REQUIREMENT> Examine each line of the data. Copy those that contain the string "path".

EXTRACTED MATERIAL>
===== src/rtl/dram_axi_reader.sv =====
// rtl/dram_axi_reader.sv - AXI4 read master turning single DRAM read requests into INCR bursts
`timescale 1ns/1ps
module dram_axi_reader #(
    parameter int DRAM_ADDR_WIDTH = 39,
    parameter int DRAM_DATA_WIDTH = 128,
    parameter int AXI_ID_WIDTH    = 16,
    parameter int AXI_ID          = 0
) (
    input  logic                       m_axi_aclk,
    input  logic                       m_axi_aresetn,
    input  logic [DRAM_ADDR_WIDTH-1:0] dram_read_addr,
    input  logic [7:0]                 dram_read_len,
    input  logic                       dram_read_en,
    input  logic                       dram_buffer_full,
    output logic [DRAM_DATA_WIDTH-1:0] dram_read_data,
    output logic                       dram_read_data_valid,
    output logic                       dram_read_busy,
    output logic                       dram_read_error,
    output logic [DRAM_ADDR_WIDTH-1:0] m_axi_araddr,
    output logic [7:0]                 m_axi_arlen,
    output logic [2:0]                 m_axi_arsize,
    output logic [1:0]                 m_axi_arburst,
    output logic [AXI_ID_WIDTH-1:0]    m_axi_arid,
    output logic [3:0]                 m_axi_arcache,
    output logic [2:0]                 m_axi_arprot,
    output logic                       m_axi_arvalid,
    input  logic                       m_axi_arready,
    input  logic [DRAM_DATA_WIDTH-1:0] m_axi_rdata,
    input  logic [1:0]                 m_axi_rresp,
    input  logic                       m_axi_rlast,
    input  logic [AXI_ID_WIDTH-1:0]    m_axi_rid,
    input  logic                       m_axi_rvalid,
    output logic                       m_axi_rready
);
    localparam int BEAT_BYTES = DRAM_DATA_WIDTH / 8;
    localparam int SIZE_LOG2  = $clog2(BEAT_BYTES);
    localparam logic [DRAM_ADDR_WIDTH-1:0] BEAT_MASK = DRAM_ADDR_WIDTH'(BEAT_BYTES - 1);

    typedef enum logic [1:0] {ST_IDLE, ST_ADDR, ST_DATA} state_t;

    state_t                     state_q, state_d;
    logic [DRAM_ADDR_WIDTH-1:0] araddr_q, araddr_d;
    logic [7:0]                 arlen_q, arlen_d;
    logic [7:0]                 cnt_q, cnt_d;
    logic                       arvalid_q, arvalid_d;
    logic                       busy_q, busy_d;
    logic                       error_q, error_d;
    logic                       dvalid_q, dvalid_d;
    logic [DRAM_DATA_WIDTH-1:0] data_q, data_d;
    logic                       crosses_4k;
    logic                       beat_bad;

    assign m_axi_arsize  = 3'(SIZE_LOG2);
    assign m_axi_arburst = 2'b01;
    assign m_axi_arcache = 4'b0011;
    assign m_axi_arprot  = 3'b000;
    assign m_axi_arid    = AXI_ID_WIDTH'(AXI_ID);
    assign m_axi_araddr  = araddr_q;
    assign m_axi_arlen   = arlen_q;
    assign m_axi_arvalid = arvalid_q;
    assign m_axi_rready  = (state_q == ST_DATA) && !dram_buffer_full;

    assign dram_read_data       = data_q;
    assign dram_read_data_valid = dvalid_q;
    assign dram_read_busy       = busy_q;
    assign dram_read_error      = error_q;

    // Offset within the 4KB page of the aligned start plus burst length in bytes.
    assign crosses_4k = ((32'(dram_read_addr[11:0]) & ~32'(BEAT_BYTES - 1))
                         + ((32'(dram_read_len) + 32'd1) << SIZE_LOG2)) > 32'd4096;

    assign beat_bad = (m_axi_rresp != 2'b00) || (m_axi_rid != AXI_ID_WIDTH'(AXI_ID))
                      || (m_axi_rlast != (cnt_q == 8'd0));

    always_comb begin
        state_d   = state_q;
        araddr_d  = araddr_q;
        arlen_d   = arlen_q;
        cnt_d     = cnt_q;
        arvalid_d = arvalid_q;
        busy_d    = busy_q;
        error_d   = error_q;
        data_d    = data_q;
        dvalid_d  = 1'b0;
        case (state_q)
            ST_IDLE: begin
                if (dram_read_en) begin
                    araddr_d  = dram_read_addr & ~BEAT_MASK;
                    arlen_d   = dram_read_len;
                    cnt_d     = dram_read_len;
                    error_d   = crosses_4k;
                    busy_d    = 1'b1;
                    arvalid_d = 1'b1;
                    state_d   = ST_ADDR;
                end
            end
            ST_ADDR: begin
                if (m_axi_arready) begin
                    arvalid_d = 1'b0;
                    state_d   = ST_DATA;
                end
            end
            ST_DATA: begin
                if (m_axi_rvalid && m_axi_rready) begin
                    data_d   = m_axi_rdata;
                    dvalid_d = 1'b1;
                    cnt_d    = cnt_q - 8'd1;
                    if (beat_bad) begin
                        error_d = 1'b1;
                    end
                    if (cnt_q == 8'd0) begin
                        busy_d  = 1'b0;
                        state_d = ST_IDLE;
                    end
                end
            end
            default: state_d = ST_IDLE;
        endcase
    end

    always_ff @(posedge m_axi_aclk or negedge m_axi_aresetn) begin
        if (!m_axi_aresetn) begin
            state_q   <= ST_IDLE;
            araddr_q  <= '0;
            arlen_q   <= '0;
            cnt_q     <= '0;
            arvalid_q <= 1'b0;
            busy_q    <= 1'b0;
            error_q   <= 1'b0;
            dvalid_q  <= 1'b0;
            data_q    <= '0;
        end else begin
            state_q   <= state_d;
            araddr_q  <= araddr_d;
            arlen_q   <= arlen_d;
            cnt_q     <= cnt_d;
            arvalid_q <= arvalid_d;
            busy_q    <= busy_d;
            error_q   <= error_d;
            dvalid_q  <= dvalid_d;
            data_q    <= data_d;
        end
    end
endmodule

==

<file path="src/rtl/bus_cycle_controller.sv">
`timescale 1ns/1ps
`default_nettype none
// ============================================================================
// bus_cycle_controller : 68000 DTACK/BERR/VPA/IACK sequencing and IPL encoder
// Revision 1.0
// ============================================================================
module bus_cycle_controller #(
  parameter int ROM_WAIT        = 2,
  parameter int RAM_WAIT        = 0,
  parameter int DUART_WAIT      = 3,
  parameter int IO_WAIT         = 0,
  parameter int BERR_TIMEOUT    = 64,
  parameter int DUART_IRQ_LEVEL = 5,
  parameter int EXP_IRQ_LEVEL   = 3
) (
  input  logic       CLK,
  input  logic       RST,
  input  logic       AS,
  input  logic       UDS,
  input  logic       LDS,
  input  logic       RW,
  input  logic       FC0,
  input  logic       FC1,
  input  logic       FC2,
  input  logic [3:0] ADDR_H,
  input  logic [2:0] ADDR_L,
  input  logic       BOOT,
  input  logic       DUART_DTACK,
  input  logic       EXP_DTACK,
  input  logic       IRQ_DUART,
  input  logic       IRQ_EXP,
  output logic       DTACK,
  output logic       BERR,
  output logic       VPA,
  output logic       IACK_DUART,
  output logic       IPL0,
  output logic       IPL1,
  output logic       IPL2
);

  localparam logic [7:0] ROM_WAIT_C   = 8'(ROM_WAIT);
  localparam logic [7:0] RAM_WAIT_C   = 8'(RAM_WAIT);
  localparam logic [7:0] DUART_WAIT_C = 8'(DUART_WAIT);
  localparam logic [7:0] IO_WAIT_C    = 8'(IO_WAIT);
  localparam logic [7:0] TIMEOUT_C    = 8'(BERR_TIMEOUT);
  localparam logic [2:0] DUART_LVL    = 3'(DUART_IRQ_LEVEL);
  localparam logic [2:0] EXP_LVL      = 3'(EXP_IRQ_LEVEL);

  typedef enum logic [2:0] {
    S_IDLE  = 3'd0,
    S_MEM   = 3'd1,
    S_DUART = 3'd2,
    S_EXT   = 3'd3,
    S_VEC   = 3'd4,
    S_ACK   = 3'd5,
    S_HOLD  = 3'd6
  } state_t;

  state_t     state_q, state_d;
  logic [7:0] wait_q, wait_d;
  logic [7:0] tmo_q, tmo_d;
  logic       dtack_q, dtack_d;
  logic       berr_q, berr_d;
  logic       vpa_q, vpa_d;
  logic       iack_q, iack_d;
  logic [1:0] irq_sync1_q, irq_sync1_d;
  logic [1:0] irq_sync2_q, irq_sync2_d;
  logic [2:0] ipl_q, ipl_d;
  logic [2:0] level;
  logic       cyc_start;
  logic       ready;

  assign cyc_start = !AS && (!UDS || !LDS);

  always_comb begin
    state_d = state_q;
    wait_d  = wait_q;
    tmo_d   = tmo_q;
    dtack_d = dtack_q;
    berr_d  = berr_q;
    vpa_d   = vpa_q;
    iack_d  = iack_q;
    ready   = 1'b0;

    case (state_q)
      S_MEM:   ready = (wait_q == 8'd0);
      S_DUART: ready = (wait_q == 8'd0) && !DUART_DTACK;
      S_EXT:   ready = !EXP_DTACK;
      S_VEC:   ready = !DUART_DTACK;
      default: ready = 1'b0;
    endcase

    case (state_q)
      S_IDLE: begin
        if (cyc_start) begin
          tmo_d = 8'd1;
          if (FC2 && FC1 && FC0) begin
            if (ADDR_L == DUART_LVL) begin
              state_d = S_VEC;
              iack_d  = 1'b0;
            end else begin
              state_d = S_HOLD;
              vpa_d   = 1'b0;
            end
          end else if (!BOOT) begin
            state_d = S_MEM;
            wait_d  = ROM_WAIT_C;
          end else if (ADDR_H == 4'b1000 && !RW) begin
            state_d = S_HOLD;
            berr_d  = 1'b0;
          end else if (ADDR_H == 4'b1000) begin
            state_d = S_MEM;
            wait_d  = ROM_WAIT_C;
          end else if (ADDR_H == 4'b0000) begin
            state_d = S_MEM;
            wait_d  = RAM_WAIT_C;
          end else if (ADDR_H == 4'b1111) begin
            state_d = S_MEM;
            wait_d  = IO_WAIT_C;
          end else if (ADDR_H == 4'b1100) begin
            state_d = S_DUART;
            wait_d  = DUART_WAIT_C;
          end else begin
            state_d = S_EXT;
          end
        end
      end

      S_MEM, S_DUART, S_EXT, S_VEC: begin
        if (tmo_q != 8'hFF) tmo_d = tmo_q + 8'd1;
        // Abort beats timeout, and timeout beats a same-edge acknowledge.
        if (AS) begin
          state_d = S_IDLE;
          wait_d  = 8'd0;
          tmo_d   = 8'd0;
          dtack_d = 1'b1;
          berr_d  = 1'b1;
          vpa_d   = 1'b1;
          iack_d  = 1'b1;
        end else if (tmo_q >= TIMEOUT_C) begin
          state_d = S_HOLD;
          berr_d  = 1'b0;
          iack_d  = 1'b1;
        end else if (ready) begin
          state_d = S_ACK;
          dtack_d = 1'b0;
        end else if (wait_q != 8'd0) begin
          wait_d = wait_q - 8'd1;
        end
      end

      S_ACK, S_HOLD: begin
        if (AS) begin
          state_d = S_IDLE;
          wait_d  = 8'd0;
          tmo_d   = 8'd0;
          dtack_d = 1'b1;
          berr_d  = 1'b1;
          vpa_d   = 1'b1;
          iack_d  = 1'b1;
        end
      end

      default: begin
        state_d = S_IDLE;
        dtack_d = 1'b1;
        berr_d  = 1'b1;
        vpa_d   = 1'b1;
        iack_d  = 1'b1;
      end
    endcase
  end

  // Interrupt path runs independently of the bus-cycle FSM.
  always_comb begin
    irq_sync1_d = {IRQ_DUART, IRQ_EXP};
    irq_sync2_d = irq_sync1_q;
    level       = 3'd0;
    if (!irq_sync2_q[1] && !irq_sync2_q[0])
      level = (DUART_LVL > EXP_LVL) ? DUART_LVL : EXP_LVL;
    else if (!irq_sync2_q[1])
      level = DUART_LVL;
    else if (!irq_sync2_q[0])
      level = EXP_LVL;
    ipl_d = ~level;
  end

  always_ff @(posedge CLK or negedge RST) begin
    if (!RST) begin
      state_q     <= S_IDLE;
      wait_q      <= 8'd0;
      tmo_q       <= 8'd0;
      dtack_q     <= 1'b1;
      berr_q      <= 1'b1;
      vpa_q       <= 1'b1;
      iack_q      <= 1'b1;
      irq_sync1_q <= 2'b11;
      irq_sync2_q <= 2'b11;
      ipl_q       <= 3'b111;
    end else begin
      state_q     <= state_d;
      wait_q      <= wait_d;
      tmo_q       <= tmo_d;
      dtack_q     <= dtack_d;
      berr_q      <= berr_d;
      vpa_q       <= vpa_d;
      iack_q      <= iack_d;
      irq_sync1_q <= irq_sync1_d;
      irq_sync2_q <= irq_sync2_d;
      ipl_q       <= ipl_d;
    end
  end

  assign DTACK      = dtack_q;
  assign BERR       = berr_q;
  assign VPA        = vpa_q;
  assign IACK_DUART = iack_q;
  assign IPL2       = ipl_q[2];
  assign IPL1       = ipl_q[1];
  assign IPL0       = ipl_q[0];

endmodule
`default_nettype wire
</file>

ANSWER TO THIS TASK>
<file path="src/rtl/bus_cycle_controller.sv">
  // Interrupt path runs independently of the bus-cycle FSM.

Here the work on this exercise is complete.